The OILMAP oil spill model system was configured for Dubai coastal waters for Dubai Municipality. The OILMAP model is used extensively in the region and has been applied to a number of spills in hindcast and forecast modes. This paper briefly discusses the application of the model to a number of these spills, and also discusses some of the latest developments required to apply the model in this complex coastal region.

2. DATA ISSUES

Oil spill models are generally used in three modes of operation:

• Oil spill trajectory predictions for actual spills or exercises. These are referred to as deterministic models and provide single expected forecasts for spills.

• Backtrack models run deterministic models backwards in time and are typically used to try to determine the source of oil that has been observed at sea or on a beach.

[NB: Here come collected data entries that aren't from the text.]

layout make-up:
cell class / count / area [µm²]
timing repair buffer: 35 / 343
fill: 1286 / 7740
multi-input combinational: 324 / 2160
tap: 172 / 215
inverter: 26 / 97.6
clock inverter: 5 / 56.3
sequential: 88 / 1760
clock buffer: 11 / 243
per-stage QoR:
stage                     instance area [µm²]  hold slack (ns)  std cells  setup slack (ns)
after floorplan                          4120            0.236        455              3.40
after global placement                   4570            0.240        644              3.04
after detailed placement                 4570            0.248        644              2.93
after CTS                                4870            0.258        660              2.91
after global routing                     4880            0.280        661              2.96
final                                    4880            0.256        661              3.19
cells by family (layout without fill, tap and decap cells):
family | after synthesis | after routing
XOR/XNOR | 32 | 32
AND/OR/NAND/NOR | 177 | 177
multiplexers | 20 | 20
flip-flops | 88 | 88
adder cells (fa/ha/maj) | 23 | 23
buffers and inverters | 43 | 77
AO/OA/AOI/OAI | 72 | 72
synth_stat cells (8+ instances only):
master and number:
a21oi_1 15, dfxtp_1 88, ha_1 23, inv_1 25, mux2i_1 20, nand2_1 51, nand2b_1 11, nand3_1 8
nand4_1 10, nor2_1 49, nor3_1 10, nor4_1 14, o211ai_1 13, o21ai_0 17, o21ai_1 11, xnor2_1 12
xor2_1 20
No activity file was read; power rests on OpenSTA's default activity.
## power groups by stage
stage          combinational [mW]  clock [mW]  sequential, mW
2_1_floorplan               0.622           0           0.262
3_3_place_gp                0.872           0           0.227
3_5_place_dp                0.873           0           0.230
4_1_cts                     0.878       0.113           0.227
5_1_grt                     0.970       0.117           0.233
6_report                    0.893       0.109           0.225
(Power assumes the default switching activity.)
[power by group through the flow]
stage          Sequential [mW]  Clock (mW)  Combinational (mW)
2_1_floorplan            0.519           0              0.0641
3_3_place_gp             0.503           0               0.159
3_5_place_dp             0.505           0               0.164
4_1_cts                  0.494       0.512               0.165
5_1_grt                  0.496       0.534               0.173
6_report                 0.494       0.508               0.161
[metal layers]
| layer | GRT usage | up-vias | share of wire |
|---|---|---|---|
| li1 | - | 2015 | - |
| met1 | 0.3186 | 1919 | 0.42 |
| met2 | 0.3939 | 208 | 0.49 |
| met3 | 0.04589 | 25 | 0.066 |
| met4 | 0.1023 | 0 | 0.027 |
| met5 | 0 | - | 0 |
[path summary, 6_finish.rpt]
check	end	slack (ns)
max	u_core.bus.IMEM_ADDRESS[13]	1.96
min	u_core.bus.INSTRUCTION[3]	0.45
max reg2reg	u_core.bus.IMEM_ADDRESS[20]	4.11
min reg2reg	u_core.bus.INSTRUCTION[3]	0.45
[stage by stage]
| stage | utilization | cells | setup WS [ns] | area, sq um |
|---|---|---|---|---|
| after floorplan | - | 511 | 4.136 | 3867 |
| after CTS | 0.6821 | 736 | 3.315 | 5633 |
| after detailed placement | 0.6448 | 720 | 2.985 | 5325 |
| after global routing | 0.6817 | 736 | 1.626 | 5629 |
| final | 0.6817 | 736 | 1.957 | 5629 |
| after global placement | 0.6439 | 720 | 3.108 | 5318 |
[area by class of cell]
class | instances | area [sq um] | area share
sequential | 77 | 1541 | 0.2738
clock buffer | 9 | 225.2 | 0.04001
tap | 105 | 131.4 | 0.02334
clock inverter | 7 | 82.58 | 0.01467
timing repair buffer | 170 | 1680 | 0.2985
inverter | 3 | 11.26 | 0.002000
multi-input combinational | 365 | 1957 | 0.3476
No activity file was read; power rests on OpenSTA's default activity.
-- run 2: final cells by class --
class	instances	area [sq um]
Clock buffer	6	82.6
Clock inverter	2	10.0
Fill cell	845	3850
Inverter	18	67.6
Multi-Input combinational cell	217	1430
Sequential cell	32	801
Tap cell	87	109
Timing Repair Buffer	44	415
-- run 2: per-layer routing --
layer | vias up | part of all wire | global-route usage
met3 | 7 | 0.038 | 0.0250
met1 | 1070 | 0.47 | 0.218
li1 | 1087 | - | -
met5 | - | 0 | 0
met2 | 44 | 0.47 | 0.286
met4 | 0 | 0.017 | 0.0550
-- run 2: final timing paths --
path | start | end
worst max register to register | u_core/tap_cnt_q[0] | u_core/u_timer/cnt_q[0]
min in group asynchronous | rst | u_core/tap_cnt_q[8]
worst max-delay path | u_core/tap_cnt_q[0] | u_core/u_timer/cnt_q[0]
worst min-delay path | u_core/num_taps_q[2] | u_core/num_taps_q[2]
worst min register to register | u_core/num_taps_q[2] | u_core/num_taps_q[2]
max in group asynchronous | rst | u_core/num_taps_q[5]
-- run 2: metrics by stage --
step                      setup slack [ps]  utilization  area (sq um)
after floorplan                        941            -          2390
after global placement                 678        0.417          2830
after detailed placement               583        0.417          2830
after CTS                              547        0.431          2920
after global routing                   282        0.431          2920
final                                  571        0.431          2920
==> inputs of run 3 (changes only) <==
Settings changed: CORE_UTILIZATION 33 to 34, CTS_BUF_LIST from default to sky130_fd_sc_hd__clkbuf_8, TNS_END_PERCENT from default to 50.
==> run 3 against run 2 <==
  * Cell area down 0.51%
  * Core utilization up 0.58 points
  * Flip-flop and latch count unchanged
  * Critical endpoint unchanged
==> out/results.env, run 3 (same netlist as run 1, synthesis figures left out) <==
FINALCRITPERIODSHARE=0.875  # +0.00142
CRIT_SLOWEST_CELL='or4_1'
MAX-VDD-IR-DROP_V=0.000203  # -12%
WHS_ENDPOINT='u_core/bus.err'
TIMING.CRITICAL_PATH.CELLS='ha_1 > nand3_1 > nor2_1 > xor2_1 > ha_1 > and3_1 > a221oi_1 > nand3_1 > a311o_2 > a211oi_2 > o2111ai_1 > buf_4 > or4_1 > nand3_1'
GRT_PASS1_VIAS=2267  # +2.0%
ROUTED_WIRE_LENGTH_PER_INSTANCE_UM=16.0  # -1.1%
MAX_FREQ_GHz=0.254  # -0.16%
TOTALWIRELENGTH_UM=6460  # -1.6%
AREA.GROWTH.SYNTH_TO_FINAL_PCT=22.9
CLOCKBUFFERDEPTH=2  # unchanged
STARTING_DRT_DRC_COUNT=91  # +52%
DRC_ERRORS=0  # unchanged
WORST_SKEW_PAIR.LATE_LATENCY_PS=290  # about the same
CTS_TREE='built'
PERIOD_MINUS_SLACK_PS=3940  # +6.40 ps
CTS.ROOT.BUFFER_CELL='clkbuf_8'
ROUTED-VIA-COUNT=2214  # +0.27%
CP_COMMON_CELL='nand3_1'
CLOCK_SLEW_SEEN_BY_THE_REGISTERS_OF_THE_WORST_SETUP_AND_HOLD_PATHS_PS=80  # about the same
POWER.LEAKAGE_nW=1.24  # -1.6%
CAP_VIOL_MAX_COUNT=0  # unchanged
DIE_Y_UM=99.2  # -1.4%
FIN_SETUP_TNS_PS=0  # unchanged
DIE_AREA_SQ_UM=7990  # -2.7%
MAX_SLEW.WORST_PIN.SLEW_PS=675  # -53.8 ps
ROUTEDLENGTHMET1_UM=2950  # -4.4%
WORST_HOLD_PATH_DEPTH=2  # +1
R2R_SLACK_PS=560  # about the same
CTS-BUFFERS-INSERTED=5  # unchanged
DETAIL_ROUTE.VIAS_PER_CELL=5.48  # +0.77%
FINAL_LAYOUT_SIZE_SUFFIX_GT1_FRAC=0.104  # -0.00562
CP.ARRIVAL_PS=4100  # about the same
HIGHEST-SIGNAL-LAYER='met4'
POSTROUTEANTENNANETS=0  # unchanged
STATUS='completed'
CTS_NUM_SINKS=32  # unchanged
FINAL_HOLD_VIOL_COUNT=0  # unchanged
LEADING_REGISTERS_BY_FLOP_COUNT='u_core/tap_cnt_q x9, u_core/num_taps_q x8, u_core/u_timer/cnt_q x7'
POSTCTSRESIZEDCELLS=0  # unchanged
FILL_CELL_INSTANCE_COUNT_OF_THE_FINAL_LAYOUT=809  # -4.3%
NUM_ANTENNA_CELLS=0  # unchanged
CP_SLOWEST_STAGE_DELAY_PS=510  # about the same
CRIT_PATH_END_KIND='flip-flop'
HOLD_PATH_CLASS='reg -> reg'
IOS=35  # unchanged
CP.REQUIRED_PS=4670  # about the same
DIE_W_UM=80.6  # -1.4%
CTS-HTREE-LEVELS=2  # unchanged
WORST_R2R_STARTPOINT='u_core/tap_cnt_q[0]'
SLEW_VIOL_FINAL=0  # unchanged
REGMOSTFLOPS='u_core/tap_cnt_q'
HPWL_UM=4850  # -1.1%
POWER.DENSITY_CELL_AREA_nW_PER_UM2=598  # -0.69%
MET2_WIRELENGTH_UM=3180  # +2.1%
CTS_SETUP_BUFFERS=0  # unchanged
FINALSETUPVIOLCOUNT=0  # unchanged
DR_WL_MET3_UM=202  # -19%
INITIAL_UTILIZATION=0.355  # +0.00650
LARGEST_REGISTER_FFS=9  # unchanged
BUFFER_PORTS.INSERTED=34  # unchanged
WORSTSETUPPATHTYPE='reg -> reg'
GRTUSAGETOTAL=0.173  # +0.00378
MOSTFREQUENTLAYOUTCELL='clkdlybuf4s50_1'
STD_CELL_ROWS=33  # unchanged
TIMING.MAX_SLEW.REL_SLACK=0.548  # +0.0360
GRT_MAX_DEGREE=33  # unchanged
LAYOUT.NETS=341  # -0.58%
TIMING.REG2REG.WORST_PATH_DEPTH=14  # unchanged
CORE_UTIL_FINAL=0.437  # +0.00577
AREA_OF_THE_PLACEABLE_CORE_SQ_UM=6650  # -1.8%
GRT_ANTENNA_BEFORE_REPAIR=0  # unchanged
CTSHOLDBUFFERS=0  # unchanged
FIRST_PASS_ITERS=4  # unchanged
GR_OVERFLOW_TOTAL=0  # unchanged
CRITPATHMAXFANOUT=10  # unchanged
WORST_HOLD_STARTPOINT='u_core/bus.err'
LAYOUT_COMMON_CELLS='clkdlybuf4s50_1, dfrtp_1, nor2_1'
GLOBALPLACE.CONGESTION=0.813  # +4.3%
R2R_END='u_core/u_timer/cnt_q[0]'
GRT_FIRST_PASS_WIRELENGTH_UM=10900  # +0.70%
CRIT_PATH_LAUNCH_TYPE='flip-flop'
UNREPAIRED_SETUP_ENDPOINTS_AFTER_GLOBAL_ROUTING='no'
**src/rtl/sddr_pkg.sv**
```systemverilog
// Shared definitions for the simple DDR controller: capture FSM states,
// burst geometry helper and DDR3 command encodings.
package sddr_pkg;

    // Read-capture FSM states
    typedef enum logic [1:0] {
        IDLE    = 2'd0,
        CAPTURE = 2'd1,
        DONE    = 2'd2
    } cap_state_t;

    // DDR3 command encodings as {RAS#, CAS#, WE#}
    typedef enum logic [2:0] {
        CMD_MRS   = 3'b000,
        CMD_REF   = 3'b001,
        CMD_PRE   = 3'b010,
        CMD_ACT   = 3'b011,
        CMD_WRITE = 3'b100,
        CMD_READ  = 3'b101,
        CMD_NOP   = 3'b111
    } ddr_cmd_t;

    localparam int unsigned DEFAULT_BURST_LENGTH = 8;
    localparam int unsigned HALF_BURST_LENGTH    = DEFAULT_BURST_LENGTH / 2;

    // Number of DQ beat pairs (clock cycles) in a burst
    function automatic int unsigned half_burst(input int unsigned burst_length);
        return burst_length / 2;
    endfunction

endpackage

```
**src/rtl/sddr_rd_latency_queue.sv**
```systemverilog
// In-order queue of outstanding READ commands. Each entry counts down the
// remaining CAS latency; head_zero flags that the oldest read's data is due.
module sddr_rd_latency_queue
    import sddr_pkg::*;
#(
    parameter int unsigned DEPTH    = 2,
    parameter int unsigned LAT_BITS = 16
) (
    input  logic                clk,
    input  logic                rst,
    input  logic                push,
    input  logic [LAT_BITS-1:0] latency,
    input  logic                pop,
    output logic                head_zero,
    output logic                full,
    output logic                empty
);

    localparam int unsigned PTR_W = (DEPTH > 1) ? $clog2(DEPTH) : 1;
    localparam int unsigned CNT_W = PTR_W + 1;

    logic [LAT_BITS-1:0] remain [DEPTH];
    logic [PTR_W-1:0]    head;
    logic [PTR_W-1:0]    tail;
    logic [CNT_W-1:0]    count;
    logic [LAT_BITS-1:0] load;
    logic                push_ok;
    logic                pop_ok;

    function automatic logic [PTR_W-1:0] next_ptr(input logic [PTR_W-1:0] ptr);
        return (ptr == PTR_W'(DEPTH - 1)) ? '0 : ptr + 1'b1;
    endfunction

    assign empty     = (count == '0);
    assign full      = (count == CNT_W'(DEPTH));
    assign head_zero = !empty && (remain[head] == '0);
    assign pop_ok    = pop && !empty;
    // A full queue still accepts a push when the head leaves on the same edge
    assign push_ok   = push && (!full || pop_ok);
    assign load      = (latency == '0) ? '0 : latency - 1'b1;

    // Countdown, push/pop pointer and occupancy bookkeeping
    always_ff @(posedge clk) begin
        if (rst) begin
            head  <= '0;
            tail  <= '0;
            count <= '0;
            for (int unsigned i = 0; i < DEPTH; i++) begin
                remain[i] <= '0;
            end
        end else begin
            for (int unsigned i = 0; i < DEPTH; i++) begin
                if (remain[i] != '0) begin
                    remain[i] <= remain[i] - 1'b1;
                end
            end
            if (push_ok) begin
                remain[tail] <= load;
                tail         <= next_ptr(tail);
            end
            if (pop_ok) begin
                head <= next_ptr(head);
            end
            case ({push_ok, pop_ok})
                2'b10:   count <= count + 1'b1;
                2'b01:   count <= count - 1'b1;
                default: count <= count;
            endcase
        end
    end

endmodule

```
**src/rtl/sddr_rd_capture.sv**
```systemverilog
// Read-return datapath: waits CAS latency per issued READ, samples the DDR
// DQ beat pairs of the burst and presents the packed word with a one-cycle
// ready pulse. Optional completed-burst counter: define SDDR_RD_STATS_EN.
module sddr_rd_capture
    import sddr_pkg::*;
#(
    parameter int unsigned DATA_BITS       = 16,
    parameter int unsigned BURST_LENGTH    = 8,
    parameter int unsigned MAX_OUTSTANDING = 2,
    parameter int unsigned LAT_BITS        = 16
) (
    input  logic                              ddr_clock_i,
    input  logic                              ctrl_reset_i,
    input  logic                              read_issue_i,
    input  logic [LAT_BITS-1:0]               cas_read_latency_i,
    input  logic [1:0][DATA_BITS-1:0]         ddr3_dq_i,
    output logic                              data_rsp_ready_o,
    output logic [BURST_LENGTH*DATA_BITS-1:0] data_rsp_data_o,
    output logic                              busy_o,
    output logic                              overflow_err_o,
    output logic                              collision_err_o,
    output logic [31:0]                       rsp_count_o
);

    localparam int unsigned HALF  = half_burst(BURST_LENGTH);
    localparam int unsigned IDX_W = (HALF > 1) ? $clog2(HALF) : 1;
    localparam logic [IDX_W-1:0] LAST = IDX_W'(HALF - 1);

    cap_state_t                                state;
    logic [IDX_W-1:0]                          idx;
    logic [BURST_LENGTH-1:0][DATA_BITS-1:0]    accum;
    logic [BURST_LENGTH-1:0][DATA_BITS-1:0]    beats_next;
    logic [BURST_LENGTH-1:0][DATA_BITS-1:0]    rsp_data;
    logic                                      rsp_ready;
    logic                                      overflow_err;
    logic                                      collision_err;

    logic             head_zero;
    logic             full;
    logic             empty;
    logic             start;
    logic             collide;
    logic             pop;
    logic             sample;
    logic             last;
    logic [IDX_W-1:0] k;

    sddr_rd_latency_queue #(
        .DEPTH    (MAX_OUTSTANDING),
        .LAT_BITS (LAT_BITS)
    ) u_latency_queue (
        .clk       (ddr_clock_i),
        .rst       (ctrl_reset_i),
        .push      (read_issue_i),
        .latency   (cas_read_latency_i),
        .pop       (pop),
        .head_zero (head_zero),
        .full      (full),
        .empty     (empty)
    );

    // Decide whether a burst starts or collides this cycle and merge the current beat pair
    always_comb begin
        start   = 1'b0;
        collide = 1'b0;
        if (head_zero) begin
            if (state == IDLE || state == DONE) begin
                start = 1'b1;
            end else if (idx != LAST) begin
                collide = 1'b1;
            end
        end
        pop    = start || collide;
        sample = start || (state == CAPTURE);
        k      = start ? '0 : idx;
        last   = (k == LAST);
        beats_next = accum;
        beats_next[{k, 1'b0}] = ddr3_dq_i[0];
        beats_next[{k, 1'b1}] = ddr3_dq_i[1];
    end

    // Capture FSM with registered response and sticky error flags
    always_ff @(posedge ddr_clock_i) begin
        if (ctrl_reset_i) begin
            state         <= IDLE;
            idx           <= '0;
            accum         <= '0;
            rsp_data      <= '0;
            rsp_ready     <= 1'b0;
            overflow_err  <= 1'b0;
            collision_err <= 1'b0;
        end else begin
            rsp_ready <= 1'b0;
            if (sample) begin
                accum <= beats_next;
                if (last) begin
                    state     <= DONE;
                    idx       <= '0;
                    rsp_data  <= beats_next;
                    rsp_ready <= 1'b1;
                end else begin
                    state <= CAPTURE;
                    idx   <= k + 1'b1;
                end
            end else begin
                state <= IDLE;
            end
            if (collide) begin
                collision_err <= 1'b1;
            end
            if (read_issue_i && full && !pop) begin
                overflow_err <= 1'b1;
            end
        end
    end

    assign data_rsp_ready_o = rsp_ready;
    assign data_rsp_data_o  = rsp_data;
    assign overflow_err_o   = overflow_err;
    assign collision_err_o  = collision_err;
    assign busy_o           = !empty || (state != IDLE);

`ifdef SDDR_RD_STATS_EN
    logic [31:0] rsp_count;

    // Count delivered bursts, wrapping naturally at 2^32
    always_ff @(posedge ddr_clock_i) begin
        if (ctrl_reset_i) begin
            rsp_count <= '0;
        end else if (rsp_ready) begin
            rsp_count <= rsp_count + 1'b1;
        end
    end

    assign rsp_count_o = rsp_count;
`else
    assign rsp_count_o = '0;
`endif

endmodule
```
<file path="src/rtl/vga_pkg.sv">
// vga_pkg: shared constants for the video path.
// Holds mode encodings, default luma weights (Rec.709 scaled by 2^8)
// and the filter pipeline latency, which the video generator also uses
// to keep its own sync timing aligned with the filtered pixels.
package vga_pkg;

  localparam int PIPE_LAT = 3;

  localparam int DEF_CW = 6;
  localparam int DEF_KW = 8;
  localparam int DEF_KR = 54;
  localparam int DEF_KG = 183;
  localparam int DEF_KB = 19;

  localparam logic [2:0] MODE_COLOUR = 3'd0;
  localparam logic [2:0] MODE_GREEN  = 3'd1;
  localparam logic [2:0] MODE_AMBER  = 3'd2;
  localparam logic [2:0] MODE_WHITE  = 3'd3;
  localparam logic [2:0] MODE_TINT   = 3'd4;

  // Sideband that travels alongside each pixel through the pipe.
  typedef struct packed {
    logic       hs;
    logic       vs;
    logic       de;
    logic [2:0] mode;
  } side_t;

  // Reserved encodings fall back to plain colour.
  function automatic logic [2:0] legal_mode(input logic [2:0] m);
    return (m > MODE_TINT) ? MODE_COLOUR : m;
  endfunction

  // Sideband value of an empty pipe slot: blanked, syncs idle.
  function automatic side_t side_idle(input logic sync_act);
    side_t s;
    s.hs   = ~sync_act;
    s.vs   = ~sync_act;
    s.de   = 1'b0;
    s.mode = MODE_COLOUR;
    return s;
  endfunction

endpackage

</file>
<file path="src/rtl/vga_luma.sv">
// vga_luma: weighted luma for one pixel, two register stages.
// Stage 1 registers the three channel products, stage 2 registers the
// rounded, saturated Y so it lines up with stage 2 of the parent pipe.
module vga_luma
  import vga_pkg::*;
#(
  parameter int CW = DEF_CW,
  parameter int KW = DEF_KW,
  parameter int KR = DEF_KR,
  parameter int KG = DEF_KG,
  parameter int KB = DEF_KB
) (
  input  logic          clk,
  input  logic          rst_n,
  input  logic [CW-1:0] r,
  input  logic [CW-1:0] g,
  input  logic [CW-1:0] b,
  output logic [CW-1:0] y
);

  localparam int PW = CW + KW;
  localparam int SW = CW + KW + 2;

  logic [PW-1:0] pr_q, pr_d;
  logic [PW-1:0] pg_q, pg_d;
  logic [PW-1:0] pb_q, pb_d;
  logic [CW-1:0] y_q, y_d;
  logic [SW-1:0] sum;
  logic [CW+1:0] y_full;

  // Products, then round-to-nearest on the fractional bits and clamp.
  always_comb begin
    pr_d   = PW'(KR) * PW'(r);
    pg_d   = PW'(KG) * PW'(g);
    pb_d   = PW'(KB) * PW'(b);
    sum    = SW'(pr_q) + SW'(pg_q) + SW'(pb_q) + SW'(1 << (KW - 1));
    y_full = (CW + 2)'(sum >> KW);
    y_d    = (y_full > (CW + 2)'({CW{1'b1}})) ? {CW{1'b1}} : y_full[CW-1:0];
  end

  // Product and luma registers.
  always_ff @(posedge clk) begin
    if (!rst_n) begin
      pr_q <= '0;
      pg_q <= '0;
      pb_q <= '0;
      y_q  <= '0;
    end else begin
      pr_q <= pr_d;
      pg_q <= pg_d;
      pb_q <= pb_d;
      y_q  <= y_d;
    end
  end

  assign y = y_q;

endmodule

</file>
<file path="src/rtl/vga_mono_filter.sv">
// vga_mono_filter: 3-stage colour-to-monochrome filter for the VGA pins.
// The requested mode is latched only on a fresh vsync assertion and then
// travels with its pixel, so a mode switch starts on a frame boundary.
// Optional scanline darkening is enabled with `define VGA_SCANLINE_EN.
module vga_mono_filter
  import vga_pkg::*;
#(
  parameter int CW       = DEF_CW,
  parameter int KW       = DEF_KW,
  parameter int KR       = DEF_KR,
  parameter int KG       = DEF_KG,
  parameter int KB       = DEF_KB,
  parameter int SYNC_POL = 0
) (
  input  logic          clk_vga,
  input  logic          rst_n,
  input  logic [2:0]    mode,
  input  logic [CW-1:0] tint_r,
  input  logic [CW-1:0] tint_g,
  input  logic [CW-1:0] tint_b,
  input  logic [CW-1:0] r_in,
  input  logic [CW-1:0] g_in,
  input  logic [CW-1:0] b_in,
  input  logic          hsync_in,
  input  logic          vsync_in,
  input  logic          de_in,
  output logic [CW-1:0] r_out,
  output logic [CW-1:0] g_out,
  output logic [CW-1:0] b_out,
  output logic          hsync_out,
  output logic          vsync_out,
  output logic          de_out,
  output logic [2:0]    mode_active
);

  localparam logic SYNC_ACT = (SYNC_POL != 0);
  localparam int   TW       = 2 * CW;

  logic [CW-1:0] r1_q, r1_d, g1_q, g1_d, b1_q, b1_d;
  logic [CW-1:0] r2_q, r2_d, g2_q, g2_d, b2_q, b2_d;
  logic [CW-1:0] r3_q, r3_d, g3_q, g3_d, b3_q, b3_d;
  side_t         side1_q, side1_d, side2_q, side2_d;
  logic          hs3_q, hs3_d, vs3_q, vs3_d, de3_q, de3_d;
  logic [2:0]    mode_active_q, mode_active_d;
  logic          vs_prev_q, vs_prev_d;
  logic          hist_valid_q, hist_valid_d;
  logic          vs_edge;
  logic [CW-1:0] y2;

`ifdef VGA_SCANLINE_EN
  logic hs_prev_q, hs_prev_d;
  logic parity_q, parity_d;
  logic par1_q, par1_d, par2_q, par2_d;
  logic hs_edge;
`endif

  vga_luma #(
    .CW (CW),
    .KW (KW),
    .KR (KR),
    .KG (KG),
    .KB (KB)
  ) u_luma (
    .clk   (clk_vga),
    .rst_n (rst_n),
    .r     (r_in),
    .g     (g_in),
    .b     (b_in),
    .y     (y2)
  );

  // Stages 1-2: vsync edge detect, mode latch, and carrying pixel plus sideband.
  // hist_valid keeps a vsync held active through reset from counting as an edge.
  always_comb begin
    vs_edge       = hist_valid_q && (vs_prev_q != SYNC_ACT) && (vsync_in == SYNC_ACT);
    mode_active_d = vs_edge ? legal_mode(mode) : mode_active_q;
    vs_prev_d     = vsync_in;
    hist_valid_d  = 1'b1;
    r1_d          = r_in;
    g1_d          = g_in;
    b1_d          = b_in;
    side1_d.hs    = hsync_in;
    side1_d.vs    = vsync_in;
    side1_d.de    = de_in;
    side1_d.mode  = mode_active_d;
    r2_d          = r1_q;
    g2_d          = g1_q;
    b2_d          = b1_q;
    side2_d       = side1_q;
  end

`ifdef VGA_SCANLINE_EN
  // Line parity: flips per hsync assertion, restarts even at each frame.
  always_comb begin
    hs_edge   = hist_valid_q && (hs_prev_q != SYNC_ACT) && (hsync_in == SYNC_ACT);
    hs_prev_d = hsync_in;
    if (vs_edge) begin
      parity_d = 1'b0;
    end else if (hs_edge) begin
      parity_d = ~parity_q;
    end else begin
      parity_d = parity_q;
    end
    par1_d = parity_d;
    par2_d = par1_q;
  end
`endif

  // Stage 3: map luma to the pixel's own mode; tint inputs are used live.
  always_comb begin
    r3_d = r2_q;
    g3_d = g2_q;
    b3_d = b2_q;
    case (side2_q.mode)
      MODE_GREEN: begin
        r3_d = '0;
        g3_d = y2;
        b3_d = '0;
      end
      MODE_AMBER: begin
        r3_d = y2;
        g3_d = y2 >> 1;
        b3_d = '0;
      end
      MODE_WHITE: begin
        r3_d = y2;
        g3_d = y2;
        b3_d = y2;
      end
      MODE_TINT: begin
        r3_d = CW'((TW'(y2) * (TW'(tint_r) + TW'(1))) >> CW);
        g3_d = CW'((TW'(y2) * (TW'(tint_g) + TW'(1))) >> CW);
        b3_d = CW'((TW'(y2) * (TW'(tint_b) + TW'(1))) >> CW);
      end
      default: begin
        r3_d = r2_q;
        g3_d = g2_q;
        b3_d = b2_q;
      end
    endcase
    if (!side2_q.de) begin
      r3_d = '0;
      g3_d = '0;
      b3_d = '0;
    end
`ifdef VGA_SCANLINE_EN
    if (par2_q) begin
      r3_d = r3_d >> 1;
      g3_d = g3_d >> 1;
      b3_d = b3_d >> 1;
    end
`endif
    hs3_d = side2_q.hs;
    vs3_d = side2_q.vs;
    de3_d = side2_q.de;
  end

  // All pipeline state; reset empties the pipe with syncs idle.
  always_ff @(posedge clk_vga) begin
    if (!rst_n) begin
      r1_q          <= '0;
      g1_q          <= '0;
      b1_q          <= '0;
      r2_q          <= '0;
      g2_q          <= '0;
      b2_q          <= '0;
      r3_q          <= '0;
      g3_q          <= '0;
      b3_q          <= '0;
      side1_q       <= side_idle(SYNC_ACT);
      side2_q       <= side_idle(SYNC_ACT);
      hs3_q         <= ~SYNC_ACT;
      vs3_q         <= ~SYNC_ACT;
      de3_q         <= 1'b0;
      mode_active_q <= MODE_COLOUR;
      vs_prev_q     <= ~SYNC_ACT;
      hist_valid_q  <= 1'b0;
`ifdef VGA_SCANLINE_EN
      hs_prev_q     <= ~SYNC_ACT;
      parity_q      <= 1'b0;
      par1_q        <= 1'b0;
      par2_q        <= 1'b0;
`endif
    end else begin
      r1_q          <= r1_d;
      g1_q          <= g1_d;
      b1_q          <= b1_d;
      r2_q          <= r2_d;
      g2_q          <= g2_d;
      b2_q          <= b2_d;
      r3_q          <= r3_d;
      g3_q          <= g3_d;
      b3_q          <= b3_d;
      side1_q       <= side1_d;
      side2_q       <= side2_d;
      hs3_q         <= hs3_d;
      vs3_q         <= vs3_d;
      de3_q         <= de3_d;
      mode_active_q <= mode_active_d;
      vs_prev_q     <= vs_prev_d;
      hist_valid_q  <= hist_valid_d;
`ifdef VGA_SCANLINE_EN
      hs_prev_q     <= hs_prev_d;
      parity_q      <= parity_d;
      par1_q        <= par1_d;
      par2_q        <= par2_d;
`endif
    end
  end

  assign r_out       = r3_q;
  assign g_out       = g3_q;
  assign b_out       = b3_q;
  assign hsync_out   = hs3_q;
  assign vsync_out   = vs3_q;
  assign de_out      = de3_q;
  assign mode_active = mode_active_q;

endmodule
</file>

This mode is often used for “mystery spills” and identification of intentional discharges.

• Stochastic models are probability models that are used in response planning, risk assessment, and environmental impact assessments. In this mode, hundreds or thousands of simulations are performed to generate probability contours of where oil is likely to go. Stochastic models can also be run in backtrack mode (receptor) and are used to look at sensitive infrastructure such as intakes and their vulnerability paths to possible oil spills.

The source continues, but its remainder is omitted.